When we talk about transport and insurance coverage, for international road transport, it is often a key question, and the answer has an important nuance: the CMR Convention does not directly oblige the carrier to take out an insurance policy, but rather establishes their legal liability for the transport service they are carrying out, as contracted by the shipper.
However, in practice, CMR insurance is commercially mandatory for any carrier operating in Europe. No transport company would assume the risk of a claim for damage or loss without a policy covering their legal liability. Therefore, if you contract an international carrier, you can assume they have this insurance, although it is always prudent to confirm this point.
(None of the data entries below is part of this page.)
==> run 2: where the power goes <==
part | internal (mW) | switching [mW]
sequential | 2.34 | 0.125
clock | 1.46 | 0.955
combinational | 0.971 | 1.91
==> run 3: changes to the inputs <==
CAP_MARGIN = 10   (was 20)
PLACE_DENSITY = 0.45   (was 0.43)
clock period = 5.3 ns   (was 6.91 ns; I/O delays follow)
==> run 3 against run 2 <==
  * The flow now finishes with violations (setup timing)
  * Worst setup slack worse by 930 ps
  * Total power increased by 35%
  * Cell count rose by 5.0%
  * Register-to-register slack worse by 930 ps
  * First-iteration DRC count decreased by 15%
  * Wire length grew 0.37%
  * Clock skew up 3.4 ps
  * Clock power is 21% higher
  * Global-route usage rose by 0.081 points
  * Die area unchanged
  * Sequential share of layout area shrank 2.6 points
## src/rtl/bic_pkg.sv

```systemverilog
`timescale 1ns / 1ps
// package for the banked interrupt controller
// transaction structs, register word codes and the lowest-set-bit encoders; no dependencies

package bic_pkg;

  localparam int unsigned BankWidth  = 32;
  localparam int unsigned BasicWidth = 8;
  localparam int unsigned NumSources = 2 * BankWidth + BasicWidth;

  localparam logic [6:0] HighOffset  = 7'd32;
  localparam logic [6:0] BasicOffset = 7'd64;

  localparam logic [1:0] ReqRead   = 2'd0;
  localparam logic [1:0] ReqWrite  = 2'd1;
  localparam logic [1:0] ReqSample = 2'd2;

  localparam logic [3:0] WordPendBasic = 4'd0;
  localparam logic [3:0] WordPendLow   = 4'd1;
  localparam logic [3:0] WordPendHigh  = 4'd2;
  localparam logic [3:0] WordEnLow     = 4'd4;
  localparam logic [3:0] WordEnHigh    = 4'd5;
  localparam logic [3:0] WordEnBasic   = 4'd6;
  localparam logic [3:0] WordDisLow    = 4'd7;
  localparam logic [3:0] WordDisHigh   = 4'd8;
  localparam logic [3:0] WordDisBasic  = 4'd9;

  localparam int unsigned LowAnyBit  = 8;
  localparam int unsigned HighAnyBit = 9;

  typedef struct packed {
    logic [1:0]  req_type;
    logic [3:0]  reg_word;
    logic [31:0] write_data;
    logic [31:0] src_low_bank;
    logic [31:0] src_high_bank;
    logic [7:0]  src_basic_bank;
  } req_t;

  typedef struct packed {
    logic [31:0] read_data;
    logic        irq_line;
    logic [6:0]  next_source;
    logic        next_valid;
  } rsp_t;

  typedef struct packed {
    logic [31:0] enable_low;
    logic [31:0] enable_high;
    logic [7:0]  enable_basic;
    logic [31:0] level_low;
    logic [31:0] level_high;
    logic [7:0]  level_basic;
  } state_t;

  function automatic logic [4:0] lowest_set32(input logic [31:0] v);
    logic [4:0] idx;
    idx = '0;
    for (int i = 31; i >= 0; i--) begin
      if (v[i]) idx = 5'(i);
    end
    return idx;
  endfunction

  function automatic logic [2:0] lowest_set8(input logic [7:0] v);
    logic [2:0] idx;
    idx = '0;
    for (int i = 7; i >= 0; i--) begin
      if (v[i]) idx = 3'(i);
    end
    return idx;
  endfunction

endpackage

```

## src/rtl/bic_state.sv

```systemverilog
`timescale 1ns / 1ps
// enable and source level registers of the banked interrupt controller
// applies one transaction to the state; depends on bic_pkg

module bic_state (
  input  logic            clk_i,
  input  logic            rst_ni,
  input  logic            commit_i,
  input  bic_pkg::req_t   req_i,
  output bic_pkg::state_t state_o
);
  import bic_pkg::*;

  state_t state_q, state_d;

  always_comb begin
    state_d = state_q;
    if (req_i.req_type == ReqWrite) begin
      case (req_i.reg_word)
        WordEnLow:    state_d.enable_low   = state_q.enable_low | req_i.write_data;
        WordEnHigh:   state_d.enable_high  = state_q.enable_high | req_i.write_data;
        WordEnBasic:  state_d.enable_basic = state_q.enable_basic | req_i.write_data[7:0];
        WordDisLow:   state_d.enable_low   = state_q.enable_low & ~req_i.write_data;
        WordDisHigh:  state_d.enable_high  = state_q.enable_high & ~req_i.write_data;
        WordDisBasic: state_d.enable_basic = state_q.enable_basic & ~req_i.write_data[7:0];
        default: ;
      endcase
    end else if (req_i.req_type == ReqSample) begin
      state_d.level_low   = req_i.src_low_bank;
      state_d.level_high  = req_i.src_high_bank;
      state_d.level_basic = req_i.src_basic_bank;
    end
  end

  always_ff @(posedge clk_i or negedge rst_ni) begin
    if (!rst_ni) begin
      state_q <= '0;
    end else if (commit_i) begin
      state_q <= state_d;
    end
  end

  // state as seen after the transaction has taken effect
  assign state_o = state_d;

endmodule

```

## src/rtl/bic_resolve.sv

```systemverilog
`timescale 1ns / 1ps
// pending masks, register read mux and next-source priority select
// purely combinational; depends on bic_pkg

module bic_resolve (
  input  bic_pkg::req_t   req_i,
  input  bic_pkg::state_t state_i,
  output bic_pkg::rsp_t   rsp_o
);
  import bic_pkg::*;

  logic [31:0] pend_low, pend_high, basic_word;
  logic [7:0]  pend_basic;
  logic [31:0] rdata;

  assign pend_low   = state_i.level_low & state_i.enable_low;
  assign pend_high  = state_i.level_high & state_i.enable_high;
  assign pend_basic = state_i.level_basic & state_i.enable_basic;

  always_comb begin
    basic_word             = {24'd0, pend_basic};
    basic_word[LowAnyBit]  = |pend_low;
    basic_word[HighAnyBit] = |pend_high;
  end

  always_comb begin
    rdata = '0;
    if (req_i.req_type == ReqRead) begin
      case (req_i.reg_word)
        WordPendBasic:            rdata = basic_word;
        WordPendLow:              rdata = pend_low;
        WordPendHigh:             rdata = pend_high;
        WordEnLow, WordDisLow:     rdata = state_i.enable_low;
        WordEnHigh, WordDisHigh:   rdata = state_i.enable_high;
        WordEnBasic, WordDisBasic: rdata = {24'd0, state_i.enable_basic};
        default:                  rdata = '0;
      endcase
    end
  end

  always_comb begin
    rsp_o.read_data   = rdata;
    rsp_o.next_source = '0;
    rsp_o.next_valid  = 1'b0;
    // basic lines first, then low bank, then high bank
    if (|pend_basic) begin
      rsp_o.next_source = BasicOffset + {4'd0, lowest_set8(pend_basic)};
      rsp_o.next_valid  = 1'b1;
    end else if (|pend_low) begin
      rsp_o.next_source = {2'd0, lowest_set32(pend_low)};
      rsp_o.next_valid  = 1'b1;
    end else if (|pend_high) begin
      rsp_o.next_source = HighOffset + {2'd0, lowest_set32(pend_high)};
      rsp_o.next_valid  = 1'b1;
    end
    rsp_o.irq_line = rsp_o.next_valid;
  end

endmodule

```

## src/rtl/banked_interrupt_controller.sv

```systemverilog
`timescale 1ns / 1ps
// Banked level-sensitive interrupt controller for 72 sources (32 low, 32 high, 8 basic lines).
// Every transaction is a bus read, a bus write or a source level sample and yields one
// response carrying the read word, the interrupt line and the next source to serve. The block
// takes one transaction per cycle while in_stall_o is low. A transaction is first held in the
// input register; then the enable/level update, pending masks and priority encoders settle in
// a single pass into the result register, which drives the outputs. The result register is a
// pipeline stage, so a new transaction is accepted while a response waits to be taken;
// in_stall_o rises only when both stages are full and the output is stalled.

module banked_interrupt_controller (
  input  logic          clk_i,
  input  logic          rst_ni,
  input  logic          in_valid_i,
  output logic          in_stall_o,
  input  bic_pkg::req_t in_data_i,
  output logic          out_valid_o,
  input  logic          out_stall_i,
  output bic_pkg::rsp_t out_data_o
);
  import bic_pkg::*;

  req_t   in_q;
  logic   in_valid_q;
  rsp_t   out_q, rsp;
  logic   out_valid_q;
  state_t state_nxt;
  logic   advance, in_load, commit;

  assign advance    = !out_valid_q || !out_stall_i;
  assign in_load    = !in_valid_q || advance;
  assign commit     = in_valid_q && advance;
  assign in_stall_o = !in_load;

  always_ff @(posedge clk_i or negedge rst_ni) begin
    if (!rst_ni) begin
      in_valid_q  <= 1'b0;
      out_valid_q <= 1'b0;
    end else begin
      if (in_load) in_valid_q <= in_valid_i;
      if (advance) out_valid_q <= in_valid_q;
    end
  end

  always_ff @(posedge clk_i) begin
    if (in_load && in_valid_i) in_q <= in_data_i;
    if (commit) out_q <= rsp;
  end

  bic_state u_state (
    .clk_i    (clk_i),
    .rst_ni   (rst_ni),
    .commit_i (commit),
    .req_i    (in_q),
    .state_o  (state_nxt)
  );

  bic_resolve u_resolve (
    .req_i   (in_q),
    .state_i (state_nxt),
    .rsp_o   (rsp)
  );

  assign out_valid_o = out_valid_q;
  assign out_data_o  = out_q;

  // input stalls only when both stages hold a transaction and the output is stalled
  assert property (@(posedge clk_i) disable iff (!rst_ni)
    in_stall_o |-> (in_valid_q && out_valid_o && out_stall_i))
    else $error("input stalled without a full pipeline");

  assert property (@(posedge clk_i) disable iff (!rst_ni)
    (out_valid_o && !out_data_o.next_valid) |-> (out_data_o.next_source == 7'd0))
    else $error("next source set with nothing pending");

  assert property (@(posedge clk_i) disable iff (!rst_ni)
    out_valid_o |-> (out_data_o.next_source < 7'(NumSources)))
    else $error("next source out of range");

  assert property (@(posedge clk_i) disable iff (!rst_ni)
    (in_valid_q && advance) |=> out_valid_o)
    else $error("transaction lost between stages");

endmodule
```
The CMR Convention states that the carrier is liable for loss, damage, or delay of goods from the moment they are received until they are delivered. This liability is what CMR insurance covers on a mandatory basis, as reflected in the convention itself.
But the existence of an obligation to provide coverage does not mean that it is unlimited. The very same CMR Convention establishes a maximum limit.
The most important aspect of the CMR Convention is that it limits the maximum compensation that the carrier must pay and is a matter that cannot be "discussed" or negotiated. This limit is set at 8.33 Special Drawing Rights (SDR) per kilogram of gross weight of lost or damaged goods.
How much is this in euros? The value of the SDR fluctuates, but it is approximately equivalent to between 10 and 12 euros per kilogram.
If you transport 500 kg of high-value machinery parts (commercial value of €50,000) and the truck suffers an accident that damages the cargo:
The carrier's CMR insurance will compensate you a maximum of: 500 kg x €11/kg = €5,500
This leaves a shortfall of €44,500 that will not be covered by this insurance.
CMR insurance covers the carrier's liability for very specific cases, but it is essential to know both what it covers and its main exclusions:
Covers physical damage that goods may suffer during transport.
With a maximum limit of the transport rate.
It does not cover the commercial value of the goods; only the carrier's legal liability by weight.
It does not cover damages caused by inadequate packaging or conditioning of the cargo by the shipper.
It does not cover damages caused by natural disasters, armed conflicts, or strikes not attributable to the carrier.
It is crucial to understand that CMR insurance protects the carrier, not the cargo owner. If the value of your goods exceeds €10-12 per kilogram, CMR insurance is totally insufficient.
To protect your investment for the total commercial value, if you are the shipper, you need to take out an all-risk policy for the goods that gives you peace of mind that the total value is covered against any incident during transport. This insurance is optional, but indispensable for any valuable cargo, as it covers the difference between the carrier's limited liability and the actual cost of your goods.